The first way that it will be improved is by users of 1911census.co.uk reporting errors to us. Each report is reviewed by hand by the transcription team and if the change is approved, the change is incorporated into the search results, usually within a month (when the next data upload is made to the website).

Our policy is to accept changes only if they match what is on the original page (i.e the household form). So if your ancestor made spelling mistakes on the original page, they will be carried through into the transcript. This is actually more common than you might think, so please be sure to check the original page before you assume that there is an error, rather than an accurate transcription of the original document.

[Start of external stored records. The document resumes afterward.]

`src/sv/assert_macros.svh`:
```
// assertion macros used by the top-level rtl file
`ifndef ASSERT_MACROS_SVH
`define ASSERT_MACROS_SVH

// same-cycle implication, disabled during reset
`define SMM_ASSERT_NOW(label, clk, rst, ante, cons, msg) \
  label: assert property (@(posedge clk) disable iff (rst) (ante) |-> (cons)) \
    else $error(msg);

// next-cycle implication, disabled during reset
`define SMM_ASSERT_NEXT(label, clk, rst, ante, cons, msg) \
  label: assert property (@(posedge clk) disable iff (rst) (ante) |=> (cons)) \
    else $error(msg);

`endif

```
`src/sv/smm_pkg.sv`:
```
// shared types and constants of the shift-add mismatch matcher
package smm_pkg;

  localparam int WORD_BITS     = 64;
  localparam int ALPHABET_SIZE = 256;
  localparam int TIDX_W        = $clog2(ALPHABET_SIZE);
  localparam int POS_W         = 32;
  localparam int FIELD_W       = 6;
  localparam int QDEPTH        = 2;
  localparam int QPTR_W        = $clog2(QDEPTH);
  localparam int QCNT_W        = $clog2(QDEPTH + 1);

  localparam logic [63:0] ALL_WORD_BITS = 64'hFFFF_FFFF_FFFF_FFFF >> (64 - WORD_BITS);
  localparam logic [POS_W-1:0] COUNT_MAX = '1;

  typedef enum logic [1:0] {
    REG_FIELD_BITS,
    REG_WORD_MASK,
    REG_OVERFLOW_MASK,
    REG_MATCH_LIMIT
  } reg_idx_t;

  typedef enum logic {
    OP_LOAD,
    OP_TEXT
  } op_t;

  typedef struct packed {
    logic [FIELD_W-1:0] field_bits;
    logic [63:0]        word_mask;
    logic [63:0]        overflow_mask;
    logic [63:0]        match_limit;
  } cfg_t;

  // one text byte on its way from front to back
  typedef struct packed {
    logic [63:0]      inc;
    logic             first;
    logic [POS_W-1:0] start;
    logic             last;
  } q_entry_t;

  typedef struct packed {
    logic              full;
    logic              empty;
    logic [QCNT_W-1:0] count;
  } q_stat_t;

endpackage

```
`src/sv/smm_queue.sv`:
```
// short fifo between front and back
module smm_queue import smm_pkg::*; (
  input  logic     clk,
  input  logic     rst,
  input  logic     push,
  input  q_entry_t push_data,
  input  logic     pop,
  output q_entry_t pop_data,
  output q_stat_t  stat
);

  q_entry_t          slots [QDEPTH];
  logic [QPTR_W-1:0] wr_ptr;
  logic [QPTR_W-1:0] rd_ptr;
  logic [QCNT_W-1:0] count;

  always_ff @(posedge clk) begin
    if (push) begin
      slots[wr_ptr] <= push_data;
    end
  end

  always_ff @(posedge clk) begin
    if (rst) begin
      wr_ptr <= '0;
      rd_ptr <= '0;
      count  <= '0;
    end else begin
      if (push) begin
        wr_ptr <= (32'(wr_ptr) == QDEPTH - 1) ? '0 : wr_ptr + 1'b1;
      end
      if (pop) begin
        rd_ptr <= (32'(rd_ptr) == QDEPTH - 1) ? '0 : rd_ptr + 1'b1;
      end
      if (push && !pop) begin
        count <= count + 1'b1;
      end else if (pop && !push) begin
        count <= count - 1'b1;
      end
    end
  end

  assign pop_data   = slots[rd_ptr];
  assign stat.full  = (32'(count) == QDEPTH);
  assign stat.empty = (count == '0);
  assign stat.count = count;

endmodule

```
`config.mk`:
```
export PLATFORM = sky130hd
export DESIGN_NAME = smm_queue
export DESIGN_NICKNAME = d
export VERILOG_FILES = /design/src/sv/assert_macros.svh /design/src/sv/smm_pkg.sv /design/src/sv/smm_queue.sv
export SDC_FILE = /design/constraint.sdc
export NUM_CORES = 1
export LEC_CHECK = 0
export BUFFER_PORTS_ARGS = -buffer_cell sky130_fd_sc_hd__buf_4
export CAP_MARGIN = 20
export CORE_MARGIN = 3
export CORE_UTILIZATION = 52
export CTS_CLUSTER_DIAMETER = 40
export CTS_CLUSTER_SIZE = 14
export DETAILED_ROUTE_END_ITERATION = 10
export MAX_ROUTING_LAYER = met4
export PLACE_DENSITY = 0.79
export SKIP_CTS_REPAIR_TIMING = 1
export SLEW_MARGIN = 20
export SYNTH_ARGS = -nofsm -noshare
export SYNTH_HDL_FRONTEND = slang
export SYNTH_SLANG_ARGS = --single-unit
```
`constraint.sdc`:
```
create_clock -name clk -period 6.7 [get_ports clk]
set_clock_uncertainty 0.15 [all_clocks]
set_input_delay 1.005 -clock clk [delete_from_list [all_inputs] [get_ports clk]]
set_output_delay 1.005 -clock clk [all_outputs]
set_load 0.05 [all_outputs]
```
; ---- Word-level counts from Yosys, hierarchy flattened
; Memories as Yosys holds them, arrays and structs flattened. A register that Yosys moved wholly into a read port is not among the register bits.
; Index checks and enable logic that the tools add are counted.
[totals]
ff_bits = 4
ramBits = 196
in_bits = 102
output_inout_bits = 102
word_cells = 23
n_memories = 1
[op_classes]
addsub = 4
eq_ne = 1
n_mux = 8
n_reduce_logical = 6
[memory_table]
columns = name, depth, width, read_ports, rd_ports_with_merged_regs, write_ports, line
row1 = slots, 2, 98, 1, 1, 1, smm_queue.sv:12  ; q_entry_t slots [QDEPTH];
[ops]
columns = operator, n
row1 = $mux 1, 6
row2 = $mux 2, 2
row3 = $add 1x1->1 const B, 2
row4 = $add 2x1->2 const B, 1
row5 = $eq 2x2->1 const B, 1
row6 = $logic_and 1x1->1, 2
row7 = $logic_not 1->1, 2
row8 = $logic_not 2->1, 1
row9 = $reduce_bool 2->1, 1
row10 = $sub 2x1->2 const B, 1

; ---- Longest topological paths before layout
; Gate-level depths: netlist (run 1).
[depth]
word_depth = 4
mapped_depth = 5

; ---- Worst setup path before layout (run 1)
; OpenSTA, ideal clock, no wires.
[synth_timing]
kind = input to register
from = input port push
to = memory slots[0][0] (netlist name) (enable)
arrival_time_ns = 5.272
setup_slack_ns = 0.711
path_stages = 1
n_path_buf = 0
cell_sequence = nor2b_1
[synth_via]
elab_chain_len = 2
[synth_lines]
columns = element, line
row1 = "start, declared", smm_queue.sv:5  ; input logic push,
row2 = $mux 1, smm_queue.sv:18  ; if (push) begin
row3 = $mux 1 (implied by the code), smm_queue.sv:19  ; slots[wr_ptr] <= push_data;
row4 = "end, declared", smm_queue.sv:12
; Every way passes these cells.

==> results of run 1 <==
metal layers:
layer | vias to the layer above | track usage (%)
met2 | 177 | 28.9
li1 | 1738 | -
met1 | 1850 | 21.4
met5 | - | -
met3 | 29 | 4.59
met4 | 0 | 4.46
state kept, by name, summed over array words and instances (netlist names), named ones only:
register and flops:
slots 196, count 2, wr_ptr 1, rd_ptr 1
synth_stat cells:
library cell	count
nor2b_1	2
buf_6	4
inv_1	1
or3_1	1
buf_2	7
edfxtp_1	196
and2_1	1
nor2_1	5
mux2_2	78
dfxtp_1	5
xnor2_1	2
a21oi_1	1
ha_1	1
xor2_1	2
mux2_4	20
o21ai_0	1
worst paths after layout:
check / depth (start not counted) / slack (ns) / startpoint / end
worst min-delay path: 2 / 0.37 / rd_ptr$_SDFFE_PP0P_ / rd_ptr$_SDFFE_PP0P_
worst min register to register: 2 / 0.37 / rd_ptr$_SDFFE_PP0P_ / rd_ptr$_SDFFE_PP0P_
worst max register to register: 2 / 4.29 / wr_ptr$_SDFFE_PP0P_ / slots[0][57]$_DFFE_PP_
worst max-delay path: 3 / 2.89 / flip-flop / pop_data[2]
critical path, cell delays in order (launching register included):
cell     delay (ns)
dfxtp_4        0.77
buf_4          0.72
mux2_2         0.42
buf_4          0.19
placed cells by master (no fill, tap or decap), types with 2 or more instances in the layout:
cell type / count
nor2_1: 5
bufinv_16: 2
xor2_1: 2
clkinv_4: 2
buf_4: 206
clkbuf_16: 25
mux2_4: 20
xnor2_1: 2
edfxtp_1: 196
mux2_2: 78
inv_6: 5
dfxtp_1: 4
clkinv_2: 4
layout make-up:
| cell class | instances | share of cell area [%] |
|---|---|---|
| repair buffers | 206 | 15.7 |
| flip-flops and latches | 201 | 60.8 |
| clock inverters | 16 | 1.67 |
| inverters | 1 | 0.0381 |
| clock buffers | 26 | 6.39 |
| multi-input cells | 114 | 13.1 |
| well taps | 176 | 2.24 |
metrics by stage:
stage | hold slack, ns | total power [mW] | setup WS [ns]
after global routing | 0.427 | 3.44 | 2.73
after global placement | 0.347 | 2.09 | 3.39
after CTS | 0.381 | 3.36 | 2.84
after floorplan | 0.330 | 1.92 | 0.711
after detailed placement | 0.364 | 2.10 | 3.37
final | 0.372 | 3.32 | 2.89
cells by family (layout without fill, tap and decap cells):
family,after synthesis,count (layout)
flops,201,201
mux,98,98
buf+inv,12,249
simple gates,9,9
xor+xnor,4,4
compound gates,2,2
fa+ha+maj,1,1
power groups by stage:
stage / Sequential, mW / Clock, mW / Combinational (mW)
3_3_place_gp: 1.52 / 0 / 0.565
3_5_place_dp: 1.53 / 0 / 0.573
6_report: 1.50 / 1.25 / 0.569
4_1_cts: 1.50 / 1.28 / 0.575
5_1_grt: 1.51 / 1.34 / 0.592
2_1_floorplan: 1.52 / 0 / 0.393
==> run summary, run 1 <==
Rel. slew slack -> 33.1%
Core Area -> 13500 um^2
Final hold vios -> 0
NumNets Final -> 652
Static Leakage -> 3.76 nW
Gp weighted congestion -> 0.749
Post-Syn Nets -> 430
CTS H-Tree Depth -> 1
Post-Synth XOR/XNOR Area -> 0.477%
DR WL met3 -> 1150 um
CTS buffer count -> 25
Clock Root Buffer -> clkbuf_16
CP Max Fanout -> 52
Routed Antenna Nets -> 0
Period minus WS final -> 3.81 ns
Yosys top cell area share -> 80.1%
Multi-input gate area -> 1290 um^2
Netlist Area Pre-Place -> 7350 um^2
Final instance area -> 9840 um^2
Switching Fraction -> 26.6%
Comb pwr share -> 17.1%
Vias post-DR -> 3794
Area growth from synthesis to layout -> 33.9%
Final Cycle Share -> 56.8%
Post-synthesis simple-gate area fraction -> 0.596%
Antenna diode count -> 0
Die Area -> 15600 um^2
Outcome -> finished, final reports clean
Initial DRT Pass Iterations -> 4
Initial antenna violation count -> 0
CTS Sinks -> 201
Worst vdd ir -> 261 uV
Initial Util -> 54.4%
Ys Warns -> 0
Tot GR Track Use -> 17.4%
Die height -> 125 um
Yosys cell types -> 16
Setup TNS -> 0 ns
Seq cells post-synth -> 201
Endpoint type of the worst setup path -> output port
DR top layer -> met4
Bufs on Longest Clock Path -> 3
Layout Cells excl Fill -> 740
Cells after DPL -> 698
GRT overflow -> 0
Global-route wire length before repair -> 21000 um
Kind of critical path -> reg -> out
CTS tree -> built
Final setup violation count -> 0
Worst Tran Pin Value -> 1.00 ns
Pwr/cell area -> 338 nW/um^2
Num rows -> 42
Final Max Slew Viols -> 0
Nature of the critical path startpoint -> flip-flop
Final wirelength -> 13900 um
Vias in the first global route -> 4054
Crit path DAT -> 2.65 ns
Post-DP HPWL -> 9260 um
Mapped Cells -> 327
Share of post-route cells with drive strength above 1 -> 61.5%
RSZ-0062 raised after global routing -> no
Worst-skew pair later-pin latency -> 0.48 ns
Max cap viols -> 0
Internal -> 2.44 mW
Routed WL per cell -> 18.7 um
WL met1 -> 5500 um
Sequential share of the synthesized area -> 81.4%
Fillcell total -> 822
Largest net degree at the start of global routing -> 76
Syn_area_per_cell -> 22.5 um^2
# IOs -> 204
NetSw -> 884 uW
Fin util -> 72.9%
Largest family of logic cells by synthesized area -> multiplexers
Placed instance area -> 9050 um^2
Met2 wire len -> 6890 um
Vias/cell -> 5.13
DRT iter0 DRCs -> 193
Compound-Gate Fraction of Synth Area -> 0.136%
WP data required -> 5.54 ns
Hold Crit Class -> reg -> reg
DRC violations left -> 0
Clock power frac -> 37.7%
CTS clk-pin slew, worst paths -> 0.05 ns
Top cells by area, synth -> edfxtp_1 (80%), mux2_2 (12%), mux2_4 (4.1%), dfxtp_1 (1.4%), buf_6 (0.61%)
PortBufs -> 203
FF/Latch Area -> 5990 um^2
Fmax -> 0.263 GHz
Area leader, netlist -> edfxtp_1
Chip width -> 125 um
Adder-Cell Fraction of Synth Area -> 0.170%
Mux share of post-synthesis cell area -> 16.0%
Sequential fraction of design power -> 45.2%
No activity file was read; power rests on OpenSTA's default activity.
==> inputs of run 2 (changes only) <==
==> constraint.sdc (replaced) <==
create_clock -name clk -period 3.8 [get_ports clk]
set_clock_uncertainty 0.15 [all_clocks]
set_input_delay 0.57 -clock clk [delete_from_list [all_inputs] [get_ports clk]]
set_output_delay 0.57 -clock clk [all_outputs]
set_load 0.05 [all_outputs]
==> run summary, run 2 (same netlist as run 1, synthesis figures left out) <==
Outcome -> finished, final reports clean
Bufs on Longest Clock Path -> 3 (unchanged)
Share of post-route cells with drive strength above 1 -> 61.2% (-0.31 points)
WP data required -> 3.08 ns (-2.46 ns)
Max FFs per register -> 196 (unchanged)
Die Area -> 15600 um^2 (unchanged)
Final wirelength -> 13600 um (-1.7%)
Worst vdd ir -> 448 uV (+71%)
Fin util -> 72.8% (-0.093 points)
Top Registers -> slots (196), count (2)
Chip width -> 125 um (unchanged)
Worst Tran Pin Value -> 0.718 ns (-0.285 ns)
Vias/cell -> 5.05 (-1.4%)
CTS H-Tree Depth -> 1 (unchanged)
Fmax -> 0.334 GHz
Antenna diode count -> 0 (unchanged)
Placed instance area -> 9090 um^2 (+0.41%)
CTS clk-pin slew, worst paths -> 0.06 ns (about the same)
Gp weighted congestion -> 0.778 (+3.8%)
Vias post-DR -> 3730 (-1.7%)
Final setup violation count -> 0 (unchanged)
Core Area -> 13500 um^2 (unchanged)
Largest net degree at the start of global routing -> 93 (+22%)
Setup TNS -> 0 ns (unchanged)
Global-route wire length before repair -> 21000 um (-0.20%)
CTS Sinks -> 201 (unchanged)
Kind of critical path -> reg -> out
CTS tree -> built
Final Cycle Share -> 78.9%
CP Max Fanout -> 50 (-3.8%)
# IOs -> 204 (unchanged)
Overall Power -> 5.74 mW (+73%)
Crit path DAT -> 2.28 ns (-0.37 ns)
Routed Antenna Nets -> 0 (unchanged)
Post-DP HPWL -> 9050 um (-2.3%)
Initial Util -> 54.4% (unchanged)
Nature of the critical path startpoint -> flip-flop
NumNets Final -> 650 (-0.31%)
Clock Root Buffer -> clkbuf_16
Max cap viols -> 0 (unchanged)
Routed WL per cell -> 18.5 um (-1.4%)
Vias in the first global route -> 3975 (-1.9%)
Multi-input gate area -> 1290 um^2 (unchanged)
Final hold vios -> 0 (unchanged)
Tot GR Track Use -> 17.2% (-0.17 points)
Commonest non-fill, non-tap cells in the layout -> buf_4 (203), edfxtp_1 (196), mux2_2 (78), clkbuf_16 (23), mux2_4 (20)
FF/Latch Area -> 5990 um^2 (unchanged)
Initial DRT Pass Iterations -> 4 (unchanged)
Static Leakage -> 3.74 nW (-0.61%)
Most common cell after layout, fill and taps aside -> buf_4
PortBufs -> 203 (unchanged)
Area growth from synthesis to layout -> 33.8%
Hold Crit Class -> in -> reg
Final Max Slew Viols -> 0 (unchanged)
DRC violations left -> 0 (unchanged)
GRT overflow -> 0 (unchanged)
Die height -> 125 um (unchanged)
Pwr/cell area -> 584 nW/um^2 (+73%)
RSZ-0062 raised after global routing -> no
Period minus WS final -> 3.00 ns
Initial antenna violation count -> 0 (unchanged)
Most flop-heavy register -> slots
Hold_ws -> 0.116 ns (-0.256 ns)
Rel. slew slack -> 52.2% (+19 points)
DRT iter0 DRCs -> 195 (+1.0%)
Worst-skew pair later-pin latency -> 0.48 ns (about the same)
Num rows -> 42 (unchanged)
CTS buffer count -> 23 (-8.0%)
Final instance area -> 9830 um^2 (-0.13%)
Fillcell total -> 816 (-0.73%)
Endpoint type of the worst setup path -> output port
## run 2: cell types whose count changed in the layout (fill, tap and decap cells not counted), sizes merged
cell,before,now
clkinvlp,1,3
inv,7,4
clkbuf,26,25
## run 2: critical path: stages, from the launching register on
cell and delay (ns):
dfxtp_4 0.78, buf_12 0.37, mux2_2 0.39, buf_4 0.19
## run 2: layer usage
layer | vias up | wire length, um | track usage [%]
met5 | - | 0 | -
met4 | 0 | 158 | 3.51
met2 | 167 | 6690 | 27.7
met1 | 1809 | 5460 | 22.1
met3 | 19 | 1320 | 5.06
li1 | 1735 | - | -
## run 2: path summary, 6_finish.rpt
| check | from | endpoint | slack, ns | depth (start not counted) |
|---|---|---|---|---|
| setup / recovery | flip-flop | pop_data[89] | 0.80 | 3 |
| hold / removal | push_data[29] | slots[1][29]$_DFFE_PP_ | 0.12 | 1 |
| setup reg to reg | wr_ptr$_SDFFE_PP0P_ | slots[1][77]$_DFFE_PP_ | 1.87 | 2 |
| hold reg to reg | rd_ptr$_SDFFE_PP0P_ | flip-flop | 0.35 | 2 |
## run 2: stage by stage
stage	worst slack, ns	instances
2_1_floorplan	0.0847	327
3_3_place_gp	1.31	698
3_5_place_dp	1.28	698
4_1_cts	0.765	738
5_1_grt	0.696	738
6_report	0.804	738
## run 2: layout make-up
cell class | count | area share, %
Inverter | 1 | 0.0382
Clock inverter | 15 | 1.63
Tap cell | 176 | 2.24
Sequential cell | 201 | 60.9
Multi-Input combinational cell | 114 | 13.1
Timing Repair Buffer | 206 | 16.1
Clock buffer | 25 | 5.93
## run 2: where the power goes
group | internal [mW] | leakage [nW] | switching (mW)
logic | 0.363 | 1.50 | 0.643
clock network | 1.26 | 0.358 | 0.833
registers | 2.59 | 1.88 | 0.0552
==> inputs of run 3 (changes only) <==
==> constraint.sdc (replaced) <==
create_clock -name clk -period 2.8 [get_ports clk]
set_clock_uncertainty 0.15 [all_clocks]
set_input_delay 0.42 -clock clk [delete_from_list [all_inputs] [get_ports clk]]
set_output_delay 0.42 -clock clk [all_outputs]
set_load 0.05 [all_outputs]
==> run summary, run 3 (same netlist as run 1, synthesis figures left out) <==
Final instance area -> 10900 um^2 (+11%)
Outcome -> finished, final reports clean
Vias in the first global route -> 4057 (+2.1%)
RSZ-0062 raised after global routing -> no
Cell Chain, Critical Path -> buf_4 -> mux2_2 -> buf_4
Crit path DAT -> 1.91 ns (-0.37 ns)
Initial antenna violation count -> 0 (unchanged)
CTS tree -> built
Share of post-route cells with drive strength above 1 -> 52.6% (-8.6 points)
DR WL met3 -> 1210 um (-8.3%)
Final hold vios -> 0 (unchanged)
Endpoint type of the worst setup path -> output port
Vias post-DR -> 4255 (+14%)
Final Max Slew Viols -> 0 (unchanged)
Reg2Reg Depth -> 2 (unchanged)
Placed instance area -> 9120 um^2 (+0.33%)
Period minus WS final -> 2.48 ns
Global-route wire length before repair -> 21600 um (+3.3%)
Setup TNS -> 0 ns (unchanged)
Final wirelength -> 16500 um (+21%)
Clock Root Buffer -> clkbuf_16
Most flop-heavy register -> slots
Die height -> 125 um (unchanged)
Area growth from synthesis to layout -> 47.9%
Post-DP HPWL -> 9110 um (+0.63%)
Die Area -> 15600 um^2 (unchanged)
Nature of the critical path startpoint -> flip-flop
Gp weighted congestion -> 0.777 (-0.13%)
Crit-path max cell delay -> 0.44 ns (-0.34 ns)
Critical Path Most Common Cell -> buf_4
GRT overflow -> 0 (unchanged)
Vias/cell -> 5.04 (-0.37%)
Rel. slew slack -> 64.8% (+13 points)
WP data required -> 2.23 ns (-0.85 ns)
CP Max Fanout -> 41 (-18%)
Static Leakage -> 4.19 nW (+12%)
Initial DRT Pass Iterations -> 5 (+1)
Final setup violation count -> 0 (unchanged)
Met2 wire len -> 8620 um (+29%)
Max cap viols -> 0 (unchanged)
Commonest non-fill, non-tap cells in the layout -> buf_4 (207), edfxtp_1 (196), dlygate4sd3_1 (99), mux2_2 (78), clkbuf_16 (25)
Pwr/cell area -> 736 nW/um^2 (+26%)
CTS clk-pin slew, worst paths -> 0.06 ns (about the same)
DRT iter0 DRCs -> 251 (+29%)
Worst-skew pair later-pin latency -> 0.48 ns (about the same)
Fmax -> 0.403 GHz
FF/Latch Area -> 5990 um^2 (unchanged)
Hold_ws -> 0.0604 ns (-0.0553 ns)
Hold Crit Class -> in -> reg
Antenna diode count -> 0 (unchanged)
Fin util -> 80.5% (+7.7 points)
Hold Path Cell Cnt -> 3 (+2)
CTS Sinks -> 201 (unchanged)
Num rows -> 42 (unchanged)
DR top layer -> met4
Bufs on Longest Clock Path -> 3 (unchanged)
Slowest cell on crit path -> buf_4
Worst Tran Pin Value -> 0.528 ns (-0.189 ns)
Largest net degree at the start of global routing -> 66 (-29%)
Worst vdd ir -> 631 uV (+41%)
Initial Util -> 54.4% (unchanged)
WL met1 -> 6450 um (+18%)
CTS buffer count -> 25 (+8.7%)
NumNets Final -> 755 (+16%)
DRC violations left -> 0 (unchanged)
Kind of critical path -> reg -> out
Max FFs per register -> 196 (unchanged)
Fillcell total -> 640 (-22%)
Multi-input gate area -> 1290 um^2 (unchanged)
Most common cell after layout, fill and taps aside -> buf_4
Routed Antenna Nets -> 0 (unchanged)
Routed WL per cell -> 19.6 um (+5.9%)
Chip width -> 125 um (unchanged)
Final Cycle Share -> 88.6%
Top Registers -> slots (196), count (2)
Tot GR Track Use -> 17.9% (+0.66 points)
# IOs -> 204 (unchanged)
R2r setup slk -> 1.03 ns (-0.84 ns)
CTS H-Tree Depth -> 1 (unchanged)
Core Area -> 13500 um^2 (unchanged)
PortBufs -> 203 (unchanged)
==> run 3: cell types whose count changed in the layout (fill, tap and decap cells not counted), moves of 2 or more <==
cell / change
clkbuf_16: +2
bufinv_16: -2
buf_4: +4
inv_6: +4
dlygate4sd3_1: +99
==> run 3: path summary, 6_finish.rpt <==
check | start | end
worst max-delay path | flip-flop | pop_data[32]
worst min-delay path | pop | flip-flop
worst max register to register | wr_ptr$_SDFFE_PP0P_ | slots[1][3]$_DFFE_PP_
worst min register to register | rd_ptr$_SDFFE_PP0P_ | flip-flop
==> run 3: routing by layer <==
layer,track usage (%),vias to the layer above
met5,-,-
met4,4.15,0
met3,5.45,24
met2,29.3,209
met1,22.2,2076
li1,-,1946
==> run 3: per-stage QoR <==
step	worst slack, ns	cells	power (mW)
2_1_floorplan	0.321	327	4.57
3_3_place_gp	0.821	702	5.00
3_5_place_dp	0.814	702	5.03
4_1_cts	0.294	746	7.91
5_1_grt	0.253	845	8.28
6_report	0.320	845	8.00
==> run 3: critical path: cells and delay by family (launching register included) <==
| family | cells | cell delay, ns |
|---|---|---|
| muxes | 1 | 0.42 |
| DFF | 1 | 0.35 |
| buffers and inverters | 2 | 0.63 |
==> run 3: where the power goes <==
part / total [mW] / internal (mW) / leakage, nW / switching [mW]
Sequential: 3.57 / 3.51 / 1.88 / 0.0566
Clock: 2.89 / 1.67 / 0.374 / 1.23
Combinational: 1.54 / 0.590 / 1.93 / 0.949
Total: 8.00 / 5.77 / 4.19 / 2.23
==> run 3: cell type report <==
type	count	area share [%]
sequential	201	55.1
multi-input combinational	114	11.9
tap	176	2.03
inverter	1	0.0345
clock buffer	26	5.79
timing repair buffer	309	24.0
clock inverter	18	1.19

The second way that we improve the quality of the transcription over time is by applying ‘data standardisation’ processes. This is basically a set of rules we develop over time as we identify errors and apply to the data. A basic standardisation that we apply for example is converting “Geo” to “George” and listing records from Kent, Surrey and Middlesex as “London” if they fall within the metropolitan London area. We are developing and applying more data standardisations over time to eliminate more of the current transcription errors and to make searching easier, but some of these processes are much easier to apply once the data is complete.

All of our transcriptions undergo thorough batch sampling, by the transcription house, by The National Archives and by our in-house Quality Control team. Any batch failing to meet the required level of accuracy is rejected and rekeyed.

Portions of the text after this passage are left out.